● WHAT YOU HAVE TO DO: Please return the lines below verbatim, beginning at the one that has "nand2_1 | 47 |" and stopping after the one that has "AOI/OAI and AO/OA | 21 | 6.77", and add no other lines.

● EXERCISE DATA:
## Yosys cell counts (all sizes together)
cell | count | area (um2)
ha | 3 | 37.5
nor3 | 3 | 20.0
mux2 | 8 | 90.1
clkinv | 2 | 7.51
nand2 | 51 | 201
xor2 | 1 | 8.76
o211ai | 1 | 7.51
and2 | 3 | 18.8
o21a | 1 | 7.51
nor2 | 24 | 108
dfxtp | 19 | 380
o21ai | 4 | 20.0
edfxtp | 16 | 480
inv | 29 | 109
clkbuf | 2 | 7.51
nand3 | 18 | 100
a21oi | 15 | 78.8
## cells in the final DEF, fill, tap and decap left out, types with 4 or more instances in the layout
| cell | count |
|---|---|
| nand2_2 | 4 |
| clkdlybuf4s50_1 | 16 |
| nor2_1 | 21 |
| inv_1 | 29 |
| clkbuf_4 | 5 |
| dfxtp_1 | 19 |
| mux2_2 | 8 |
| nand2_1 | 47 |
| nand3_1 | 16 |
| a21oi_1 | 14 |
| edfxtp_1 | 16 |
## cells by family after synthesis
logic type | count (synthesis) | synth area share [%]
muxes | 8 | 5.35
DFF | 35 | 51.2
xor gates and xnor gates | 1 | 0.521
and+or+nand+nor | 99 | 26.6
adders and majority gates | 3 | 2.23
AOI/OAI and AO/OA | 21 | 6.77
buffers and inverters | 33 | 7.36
<file path="src/rtl/led_scroller.sv">
// Column feeder for the 4x8 LED matrix driver: buffers column bytes in a FIFO
// and scrolls the 32-bit display word left one column every FRAMES_PER_STEP frames.
module led_scroller #(
   parameter  int FRAMES_PER_STEP = 8,
   parameter  int FIFO_DEPTH      = 8,
   localparam int AW              = $clog2(FIFO_DEPTH)
) (
   input  logic          clk,
   input  logic          rst_n,
   input  logic [7:0]    in_data,
   input  logic          in_valid,
   output logic          in_ready,
   input  logic          frame_tick,
   input  logic          enable,
   input  logic          clear,
   output logic [31:0]   data,
   output logic          step_tick,
   output logic          underrun,
   output logic [AW:0]   fifo_level
);

   localparam logic [7:0] LAST_FRAME = 8'(FRAMES_PER_STEP - 1);

   logic [7:0]  r_mem [FIFO_DEPTH];
   logic [AW:0] r_wr_ptr;
   logic [AW:0] r_rd_ptr;
   logic [7:0]  r_cnt;
   logic [31:0] r_data;
   logic        r_step;
   logic        r_under;

   logic        w_empty;
   logic        w_full;
   logic        w_push;
   logic        w_frame;
   logic        w_fire;
   logic        w_pop;
   logic [7:0]  w_col;

   // Pointers carry one extra wrap bit so full and empty are distinguishable.
   assign w_empty = (r_wr_ptr == r_rd_ptr);
   assign w_full  = (r_wr_ptr[AW] != r_rd_ptr[AW]) &&
                    (r_wr_ptr[AW-1:0] == r_rd_ptr[AW-1:0]);
   assign w_push  = in_valid && !w_full;
   assign w_frame = frame_tick && enable;
   assign w_fire  = w_frame && (r_cnt == LAST_FRAME);
   assign w_pop   = w_fire && !w_empty;
   assign w_col   = w_empty ? 8'h00 : r_mem[r_rd_ptr[AW-1:0]];

   always_ff @(posedge clk) begin
      if (w_push) r_mem[r_wr_ptr[AW-1:0]] <= in_data;
   end

   always_ff @(posedge clk or negedge rst_n) begin
      if (!rst_n) begin
         r_wr_ptr <= '0;
         r_rd_ptr <= '0;
         r_cnt    <= '0;
         r_data   <= '0;
         r_step   <= 1'b0;
         r_under  <= 1'b0;
      end else if (clear) begin
         r_wr_ptr <= '0;
         r_rd_ptr <= '0;
         r_cnt    <= '0;
         r_data   <= '0;
         r_step   <= 1'b0;
         r_under  <= 1'b0;
      end else begin
         r_step  <= w_fire;
         r_under <= w_fire && w_empty;
         if (w_push)  r_wr_ptr <= r_wr_ptr + 1'b1;
         if (w_pop)   r_rd_ptr <= r_rd_ptr + 1'b1;
         if (w_frame) r_cnt    <= w_fire ? 8'd0 : r_cnt + 8'd1;
         if (w_fire)  r_data   <= {r_data[23:0], w_col};
      end
   end

   assign in_ready   = !w_full;
   assign data       = r_data;
   assign step_tick  = r_step;
   assign underrun   = r_under;
   assign fifo_level = r_wr_ptr - r_rd_ptr;

endmodule
</file>
<file path="config.mk">
export PLATFORM = sky130hd
export DESIGN_NAME = led_scroller
export DESIGN_NICKNAME = d
export VERILOG_FILES = /design/src/rtl/led_scroller.sv
export SDC_FILE = /design/constraint.sdc
export NUM_CORES = 1
export LEC_CHECK = 0
export CORE_ASPECT_RATIO = 1.2
export CORE_MARGIN = 4
export CORE_UTILIZATION = 35
export CTS_CLUSTER_DIAMETER = 40
export CTS_CLUSTER_SIZE = 20
export DETAILED_ROUTE_END_ITERATION = 7
export PLACE_DENSITY = 0.65
export SLEW_MARGIN = 0
export SYNTH_ARGS = -nofsm -noshare
export SYNTH_HDL_FRONTEND = slang
export SYNTH_SLANG_ARGS = --single-unit
</file>
<file path="constraint.sdc">
create_clock -name clk -period 3.8 [get_ports clk]
set_clock_uncertainty 0.2 [all_clocks]
set_input_delay 0.76 -clock clk [delete_from_list [all_inputs] [get_ports clk]]
set_output_delay 0.76 -clock clk [all_outputs]
set_load 0.05 [all_outputs]
</file>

● SOLUTION FOR THIS EXERCISE:
| nand2_1 | 47 |
| nand3_1 | 16 |
| a21oi_1 | 14 |
| edfxtp_1 | 16 |
## cells by family after synthesis
logic type | count (synthesis) | synth area share [%]
muxes | 8 | 5.35
DFF | 35 | 51.2
xor gates and xnor gates | 1 | 0.521
and+or+nand+nor | 99 | 26.6
adders and majority gates | 3 | 2.23
AOI/OAI and AO/OA | 21 | 6.77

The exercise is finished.